Electronic skins, known as e-skins, have been in development for years. There are several technologies used to mimic the sensations of real human skin, including sensors that can monitor health factors like pulse or temperature. But previous e-skins have been able to “feel” only two sensations: temperature and pressure. And there are additional challenges when it comes to replicating fingertips, especially when it comes to mimicking their ability to sense even miniscule changes in texture, says Hyunhyub Ko, a chemical engineer at Ulsan National Institute of Science and Technology in South Korea.

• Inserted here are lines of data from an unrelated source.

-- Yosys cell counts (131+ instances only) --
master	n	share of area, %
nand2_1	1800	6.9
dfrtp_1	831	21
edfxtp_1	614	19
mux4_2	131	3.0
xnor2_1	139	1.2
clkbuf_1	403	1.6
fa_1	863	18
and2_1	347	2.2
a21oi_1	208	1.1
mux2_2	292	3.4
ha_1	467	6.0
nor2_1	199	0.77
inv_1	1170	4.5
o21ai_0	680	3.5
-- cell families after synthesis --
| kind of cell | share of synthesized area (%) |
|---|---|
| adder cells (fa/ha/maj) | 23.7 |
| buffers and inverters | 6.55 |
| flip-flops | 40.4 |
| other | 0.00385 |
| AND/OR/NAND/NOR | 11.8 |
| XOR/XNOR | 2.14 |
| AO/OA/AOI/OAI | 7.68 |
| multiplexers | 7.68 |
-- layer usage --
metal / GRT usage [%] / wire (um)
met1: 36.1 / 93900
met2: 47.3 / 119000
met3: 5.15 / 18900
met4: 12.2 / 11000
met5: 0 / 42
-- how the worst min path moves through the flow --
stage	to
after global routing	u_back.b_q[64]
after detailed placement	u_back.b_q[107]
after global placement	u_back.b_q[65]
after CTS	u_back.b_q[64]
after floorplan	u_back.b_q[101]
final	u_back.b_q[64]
$ cat src/brbo_controller.sv
// ----------------------------------------------------------------------------
// brbo_controller
// Sequences accepts and the read-then-load steps of a get.
// ----------------------------------------------------------------------------
module brbo_controller (
    input  logic                  i_clk,
    input  logic                  i_rst_n,
    input  logic                  i_in_valid,
    output logic                  o_in_stall,
    input  brbo_pkg::t_status     i_status,
    output brbo_pkg::t_cmd        o_cmd
);
    import brbo_pkg::*;

    t_state r_state, n_state;

    always_ff @(posedge i_clk) begin
        if (!i_rst_n) begin
            r_state <= ST_IDLE;
        end else begin
            r_state <= n_state;
        end
    end

    always_comb begin
        n_state    = r_state;
        o_cmd      = '0;
        o_in_stall = 1'b1;
        case (r_state)
            ST_IDLE: begin
                o_in_stall = !i_status.out_free;
                if (i_in_valid && i_status.out_free) begin
                    o_cmd.accept = 1'b1;
                    if (i_status.get_go) begin
                        n_state = ST_READ;
                    end
                end
            end
            ST_READ: begin
                o_cmd.rd_issue = 1'b1;
                n_state        = ST_LOAD;
            end
            ST_LOAD: begin
                // read data holds in the ram until the output register frees
                if (i_status.out_free) begin
                    o_cmd.ld_byte = 1'b1;
                    n_state       = i_status.last_byte ? ST_IDLE : ST_READ;
                end
            end
            default: begin
                n_state = ST_IDLE;
            end
        endcase
    end

endmodule
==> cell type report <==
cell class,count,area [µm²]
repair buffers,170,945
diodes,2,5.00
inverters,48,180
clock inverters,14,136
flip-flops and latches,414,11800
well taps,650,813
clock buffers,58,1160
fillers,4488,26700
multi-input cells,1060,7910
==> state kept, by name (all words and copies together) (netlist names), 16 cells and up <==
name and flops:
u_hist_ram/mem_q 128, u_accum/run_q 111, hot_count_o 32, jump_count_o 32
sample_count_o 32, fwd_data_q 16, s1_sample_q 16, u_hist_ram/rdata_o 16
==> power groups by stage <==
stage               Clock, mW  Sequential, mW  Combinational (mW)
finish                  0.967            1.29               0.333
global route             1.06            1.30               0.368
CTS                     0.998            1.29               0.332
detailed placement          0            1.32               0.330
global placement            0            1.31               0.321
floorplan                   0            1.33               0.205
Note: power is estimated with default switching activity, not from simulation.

So in the study, published today in Science Advances, Ko and colleagues started with a thin, flexible material with ridges and grooves much like natural fingerprints. This allowed them to create what they call a “microstructured ferroelectric skin” (expanded in the figure below). The e-skin’s perception of pressure, texture, and temperature all come from a highly sensitive structure called an interlocked microdome array—the tiny domes sandwiched in the bottom two layers of the e-skin, also shown in the figure below.
Here’s how it works: When pressure from the outside squishes the two layers together, an electric current is created, running through the thickness of the material. The current is then monitored through electrodes and registered as pressure—the larger the current, the stronger the pressure. The skin can also sense temperature, the team reports today inScience Advances, though in ways similar to other technologies. When exposed to warmth, the e-skin material relaxes, but when cooled, it stiffens. In both cases, subtle changes in stiffness generate currents that scientists can record as temperature spikes or drops, much in the same way that they infer pressure from currents.

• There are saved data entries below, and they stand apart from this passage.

**src/hw/rtl/axof_pkg.sv**
```systemverilog
package axof_pkg;

	localparam int NUM_LANES  = 5;
	localparam int NUM_ROUNDS = 12;
	localparam int Q_DEPTH    = 2;
	localparam int Q_AW       = 1;
	localparam int PADDR_W    = 3;

	// register index taken from paddr[2]
	localparam logic REG_OUT_LEN = 1'b0;

	localparam logic [8:0] OUT_LEN_RESET = 9'd32;
	localparam logic [8:0] OUT_LEN_MAX   = 9'd256;

	typedef logic [NUM_LANES-1:0][63:0] lanes_t;

	localparam lanes_t IV_LANES = {
		64'he0547524db6f0bde, 64'h0ee0ea53416b58cc, 64'he7508fd780085631,
		64'hcc7ce6c75f1ef969, 64'hda82ce768d9447eb
	};

	// absorb: xor and permute; final: xor, permute, squeeze;
	// final_full: xor, permute, pad alone, permute, squeeze
	typedef enum logic [1:0] {
		CMD_ABSORB     = 2'd0,
		CMD_FINAL      = 2'd1,
		CMD_FINAL_FULL = 2'd2
	} cmd_kind_t;

	typedef struct packed {
		logic [63:0] word;
		cmd_kind_t   kind;
	} cmd_t;

	function automatic logic [63:0] rotr64(logic [63:0] x, int n);
		return (x >> n) | (x << (64 - n));
	endfunction

	// low n bytes set, n of 8 or more gives all ones
	function automatic logic [63:0] byte_mask(logic [3:0] n);
		return n[3] ? {64{1'b1}} : ~({64{1'b1}} << {n[2:0], 3'b000});
	endfunction

	// one round of the permutation
	function automatic lanes_t ascon_round(lanes_t s, logic [3:0] r);
		logic [63:0] x0, x1, x2, x3, x4;
		logic [63:0] t0, t1, t2, t3, t4;
		lanes_t res;
		x0 = s[0];
		x1 = s[1];
		x2 = s[2] ^ {56'd0, ~r, r};
		x3 = s[3];
		x4 = s[4];
		x0 = x0 ^ x4;
		x4 = x4 ^ x3;
		x2 = x2 ^ x1;
		t0 = ~x0 & x1;
		t1 = ~x1 & x2;
		t2 = ~x2 & x3;
		t3 = ~x3 & x4;
		t4 = ~x4 & x0;
		x0 = x0 ^ t1;
		x1 = x1 ^ t2;
		x2 = x2 ^ t3;
		x3 = x3 ^ t4;
		x4 = x4 ^ t0;
		x1 = x1 ^ x0;
		x0 = x0 ^ x4;
		x3 = x3 ^ x2;
		x2 = ~x2;
		res[0] = x0 ^ rotr64(x0, 19) ^ rotr64(x0, 28);
		res[1] = x1 ^ rotr64(x1, 61) ^ rotr64(x1, 39);
		res[2] = x2 ^ rotr64(x2, 1) ^ rotr64(x2, 6);
		res[3] = x3 ^ rotr64(x3, 10) ^ rotr64(x3, 17);
		res[4] = x4 ^ rotr64(x4, 7) ^ rotr64(x4, 41);
		return res;
	endfunction

endpackage

```
**src/hw/rtl/axof_in_if.sv**
```systemverilog
interface axof_in_if;
	logic        valid;
	logic        ready;
	logic [63:0] msg_word;
	logic [3:0]  byte_count;
	logic        last;

	modport source (output valid, msg_word, byte_count, last, input ready);
	modport sink (input valid, msg_word, byte_count, last, output ready);
endinterface

```
**src/hw/rtl/axof_out_if.sv**
```systemverilog
interface axof_out_if;
	logic        valid;
	logic        ready;
	logic [63:0] digest_word;
	logic [3:0]  digest_bytes;
	logic        digest_last;

	modport source (output valid, digest_word, digest_bytes, digest_last, input ready);
	modport sink (input valid, digest_word, digest_bytes, digest_last, output ready);
endinterface

```
**src/hw/rtl/axof_front.sv**
```systemverilog
module axof_front
	import axof_pkg::*;
(
	input  logic        clk,
	input  logic        arst_n,
	axof_in_if.sink     msg,
	output logic        cmd_valid,
	input  logic        cmd_ready,
	output cmd_t        cmd
);

	cmd_t            entry_q [Q_DEPTH];
	logic [Q_AW-1:0] wr_ptr_q;
	logic [Q_AW-1:0] rd_ptr_q;
	logic [Q_AW:0]   cnt_q;
	cmd_t            cls;
	logic            push;
	logic            pop;

	// classify the item: padding is folded in when the word is partial
	always_comb begin
		cls.word = msg.msg_word;
		cls.kind = CMD_ABSORB;
		if (msg.last) begin
			if (msg.byte_count >= 4'd8) begin
				cls.kind = CMD_FINAL_FULL;
			end else begin
				cls.kind = CMD_FINAL;
				cls.word = (msg.msg_word & byte_mask(msg.byte_count))
					^ (64'd1 << {msg.byte_count[2:0], 3'b000});
			end
		end
	end

	assign msg.ready = (cnt_q != Q_DEPTH[Q_AW:0]);
	assign push      = msg.valid && msg.ready;
	assign cmd_valid = (cnt_q != '0);
	assign pop       = cmd_valid && cmd_ready;
	assign cmd       = entry_q[rd_ptr_q];

	// queue storage
	always_ff @(posedge clk) begin
		if (push) begin
			entry_q[wr_ptr_q] <= cls;
		end
	end

	// queue pointers
	always_ff @(posedge clk or negedge arst_n) begin
		if (!arst_n) begin
			wr_ptr_q <= '0;
			rd_ptr_q <= '0;
			cnt_q    <= '0;
		end else begin
			if (push) begin
				wr_ptr_q <= wr_ptr_q + 1'b1;
			end
			if (pop) begin
				rd_ptr_q <= rd_ptr_q + 1'b1;
			end
			if (push && !pop) begin
				cnt_q <= cnt_q + 1'b1;
			end else if (pop && !push) begin
				cnt_q <= cnt_q - 1'b1;
			end
		end
	end

`ifndef NO_ASSERTIONS
	a_cnt_bound: assert property (@(posedge clk) disable iff (!arst_n)
		cnt_q <= Q_DEPTH[Q_AW:0])
		else $error("queue count above depth");
	a_cnt_track: assert property (@(posedge clk) disable iff (!arst_n)
		(push && !pop) |=> cnt_q == $past(cnt_q) + 1'b1)
		else $error("queue count missed a push");
	a_pop_track: assert property (@(posedge clk) disable iff (!arst_n)
		(pop && !push) |=> cnt_q == $past(cnt_q) - 1'b1)
		else $error("queue count missed a pop");
`endif

endmodule

```
**src/hw/rtl/axof_back.sv**
```systemverilog
module axof_back
	import axof_pkg::*;
(
	input  logic        clk,
	input  logic        arst_n,
	input  logic [8:0]  out_len,
	input  logic        cmd_valid,
	output logic        cmd_ready,
	input  cmd_t        cmd,
	axof_out_if.source  dig
);

	typedef enum logic [2:0] {
		S_IDLE = 3'b001,
		S_PERM = 3'b010,
		S_EMIT = 3'b100
	} state_t;

	state_t      state_q;
	lanes_t      lanes_q;
	lanes_t      rnd_out;
	logic [3:0]  rnd_q;
	logic        pad_pend_q;
	logic        squeeze_q;
	logic [8:0]  rem_q;
	logic [8:0]  len_clamped;
	logic        rnd_last;
	logic        emit_load;
	logic        rem_final;
	logic [3:0]  nb;
	logic        out_valid_q;
	logic [63:0] out_word_q;
	logic [3:0]  out_bytes_q;
	logic        out_last_q;

	assign rnd_out  = ascon_round(lanes_q, rnd_q);
	assign rnd_last = (rnd_q == 4'(NUM_ROUNDS - 1));

	// digest length clamped to 1..256
	always_comb begin
		len_clamped = out_len;
		if (out_len == '0) begin
			len_clamped = 9'd1;
		end else if (out_len > OUT_LEN_MAX) begin
			len_clamped = OUT_LEN_MAX;
		end
	end

	// take a command when idle, or straight after an absorb permutation
	assign cmd_ready = (state_q == S_IDLE)
		|| (state_q == S_PERM && rnd_last && !pad_pend_q && !squeeze_q);

	assign rem_final = (rem_q <= 9'd8);
	assign nb        = rem_final ? rem_q[3:0] : 4'd8;
	assign emit_load = (state_q == S_EMIT) && (!out_valid_q || dig.ready);

	// sponge sequencer
	always_ff @(posedge clk or negedge arst_n) begin
		if (!arst_n) begin
			state_q    <= S_IDLE;
			lanes_q    <= IV_LANES;
			rnd_q      <= '0;
			pad_pend_q <= 1'b0;
			squeeze_q  <= 1'b0;
			rem_q      <= '0;
		end else begin
			unique case (state_q)
				S_IDLE: begin
					if (cmd_valid) begin
						lanes_q[0] <= lanes_q[0] ^ cmd.word;
						rnd_q      <= '0;
						squeeze_q  <= (cmd.kind != CMD_ABSORB);
						pad_pend_q <= (cmd.kind == CMD_FINAL_FULL);
						rem_q      <= len_clamped;
						state_q    <= S_PERM;
					end
				end
				S_PERM: begin
					if (!rnd_last) begin
						lanes_q <= rnd_out;
						rnd_q   <= rnd_q + 1'b1;
					end else begin
						rnd_q <= '0;
						if (pad_pend_q) begin
							lanes_q    <= {rnd_out[4:1], rnd_out[0] ^ 64'd1};
							pad_pend_q <= 1'b0;
						end else if (squeeze_q) begin
							lanes_q <= rnd_out;
							state_q <= S_EMIT;
						end else if (cmd_valid) begin
							lanes_q    <= {rnd_out[4:1], rnd_out[0] ^ cmd.word};
							squeeze_q  <= (cmd.kind != CMD_ABSORB);
							pad_pend_q <= (cmd.kind == CMD_FINAL_FULL);
							rem_q      <= len_clamped;
						end else begin
							lanes_q <= rnd_out;
							state_q <= S_IDLE;
						end
					end
				end
				S_EMIT: begin
					if (emit_load) begin
						if (rem_final) begin
							lanes_q   <= IV_LANES;
							squeeze_q <= 1'b0;
							state_q   <= S_IDLE;
						end else begin
							rem_q   <= rem_q - 9'd8;
							rnd_q   <= '0;
							state_q <= S_PERM;
						end
					end
				end
				default: begin
					state_q <= S_IDLE;
				end
			endcase
		end
	end

	// output register
	always_ff @(posedge clk or negedge arst_n) begin
		if (!arst_n) begin
			out_valid_q <= 1'b0;
		end else if (emit_load) begin
			out_valid_q <= 1'b1;
		end else if (dig.ready) begin
			out_valid_q <= 1'b0;
		end
	end

	always_ff @(posedge clk) begin
		if (emit_load) begin
			out_word_q  <= lanes_q[0] & byte_mask(nb);
			out_bytes_q <= nb;
			out_last_q  <= rem_final;
		end
	end

	assign dig.valid        = out_valid_q;
	assign dig.digest_word  = out_word_q;
	assign dig.digest_bytes = out_bytes_q;
	assign dig.digest_last  = out_last_q;

`ifndef NO_ASSERTIONS
	a_idle_rnd: assert property (@(posedge clk) disable iff (!arst_n)
		state_q == S_IDLE |-> rnd_q == '0 && !pad_pend_q && !squeeze_q)
		else $error("idle with round or pad pending");
	a_emit_rem: assert property (@(posedge clk) disable iff (!arst_n)
		state_q == S_EMIT |-> rem_q != '0 && squeeze_q)
		else $error("squeeze with nothing left");
	a_iv_back: assert property (@(posedge clk) disable iff (!arst_n)
		(emit_load && rem_final) |=> lanes_q == IV_LANES && state_q == S_IDLE)
		else $error("state not back at iv after last digest item");
`endif

endmodule

```
**src/hw/rtl/ascon_xof128_hash.sv**
```systemverilog
// absorb: from idle, a word is xored in and permuted; when the queue keeps
// the permutation busy, the next word is taken in its last round (one round
// per cycle in the back end); a partial last item is permuted with the pad
// folded in (a full eight-byte word adds a permutation for the pad alone),
// digest items load when the output is free, each after a permutation
// reset: sponge state returns to the iv, queue and output empty, length 32
module ascon_xof128_hash
	import axof_pkg::*;
(
	input  logic               clk,
	input  logic               arst_n,
	axof_in_if.sink            msg,
	axof_out_if.source         dig,
	input  logic               psel,
	input  logic               penable,
	input  logic               pwrite,
	input  logic [PADDR_W-1:0] paddr,
	input  logic [31:0]        pwdata,
	output logic [31:0]        prdata,
	output logic               pready
);

	logic [8:0] out_len_q;
	logic       cmd_valid;
	logic       cmd_ready;
	cmd_t       cmd;

	assign pready = 1'b1;

	// configuration register
	always_ff @(posedge clk or negedge arst_n) begin
		if (!arst_n) begin
			out_len_q <= OUT_LEN_RESET;
		end else if (psel && penable && pwrite && pready && paddr[2] == REG_OUT_LEN) begin
			out_len_q <= pwdata[8:0];
		end
	end

	assign prdata = (paddr[2] == REG_OUT_LEN) ? {23'd0, out_len_q} : 32'd0;

	axof_front u_front (
		.clk       (clk),
		.arst_n    (arst_n),
		.msg       (msg),
		.cmd_valid (cmd_valid),
		.cmd_ready (cmd_ready),
		.cmd       (cmd)
	);

	axof_back u_back (
		.clk       (clk),
		.arst_n    (arst_n),
		.out_len   (out_len_q),
		.cmd_valid (cmd_valid),
		.cmd_ready (cmd_ready),
		.cmd       (cmd),
		.dig       (dig)
	);

endmodule
```
**src/flat_wrapper.sv**
```systemverilog
// flat-port wrapper written by rule: the top's interface ports become plain ports
module ascon_xof128_hash_flat import axof_pkg::*;
  (clk, arst_n, psel, penable, pwrite, paddr, pwdata, prdata, pready, msg_valid, msg_msg_word, msg_byte_count, msg_last, msg_ready, dig_valid, dig_digest_word, dig_digest_bytes, dig_digest_last, dig_ready);
  axof_in_if msg_i ();
  axof_out_if dig_i ();
  input  logic clk;
  input  logic arst_n;
  input  logic psel;
  input  logic penable;
  input  logic pwrite;
  input  logic [PADDR_W-1:0] paddr;
  input  logic [31:0] pwdata;
  output logic [31:0] prdata;
  output logic pready;
  input wire logic [$bits(msg_i.valid)-1:0] msg_valid;
  input wire logic [$bits(msg_i.msg_word)-1:0] msg_msg_word;
  input wire logic [$bits(msg_i.byte_count)-1:0] msg_byte_count;
  input wire logic [$bits(msg_i.last)-1:0] msg_last;
  output wire logic [$bits(msg_i.ready)-1:0] msg_ready;
  output wire logic [$bits(dig_i.valid)-1:0] dig_valid;
  output wire logic [$bits(dig_i.digest_word)-1:0] dig_digest_word;
  output wire logic [$bits(dig_i.digest_bytes)-1:0] dig_digest_bytes;
  output wire logic [$bits(dig_i.digest_last)-1:0] dig_digest_last;
  input wire logic [$bits(dig_i.ready)-1:0] dig_ready;
  assign msg_i.valid = msg_valid;
  assign msg_i.msg_word = msg_msg_word;
  assign msg_i.byte_count = msg_byte_count;
  assign msg_i.last = msg_last;
  assign msg_ready = msg_i.ready;
  assign dig_valid = dig_i.valid;
  assign dig_digest_word = dig_i.digest_word;
  assign dig_digest_bytes = dig_i.digest_bytes;
  assign dig_digest_last = dig_i.digest_last;
  assign dig_i.ready = dig_ready;
  ascon_xof128_hash u_core (.clk(clk), .arst_n(arst_n), .msg(msg_i), .dig(dig_i), .psel(psel), .penable(penable), .pwrite(pwrite), .paddr(paddr), .pwdata(pwdata), .prdata(prdata), .pready(pready));
endmodule
```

But perhaps most unexpectedly, the artificial fingerprint can pick up on audio cues, too. That’s right—the e-skin can hear. Ko explains that noise can make small vibrations in the e-skin, which induce slight perturbations in the microdome array that send electrical signals. To test this, he and his team placed a set of speakers next to the e-skin and played a recording of the letters in the word skin. Using a machine that measures frequency of sound waves, they recorded the frequency patterns that the artificial skin “heard” from each letter. Later he compared the frequency recordings with that of the original source and then to that of a smartphone. The most surprising finding? “Our e-skin picked up sound better than the mic on a smartphone.”
Ko says that exactly how the pressure, texture, temperature, and acoustic signals will be transmitted into the brain is his next challenge. Other researchers have used optogenetics to transmit artificial skin sensations into the brains of mice, but Ko plans to investigate other technologies to find a technique that’s best suited for his lab’s e-skin.
“This is an area that has begun to heat up at the research level over the last few years and people are figuring out how to build high-performance electronic sensors … that can intimately laminate onto the skin,” Rogers says. “In the context of skin-mounted sensors, it’s a clever set of ideas and materials [used to] design this device.”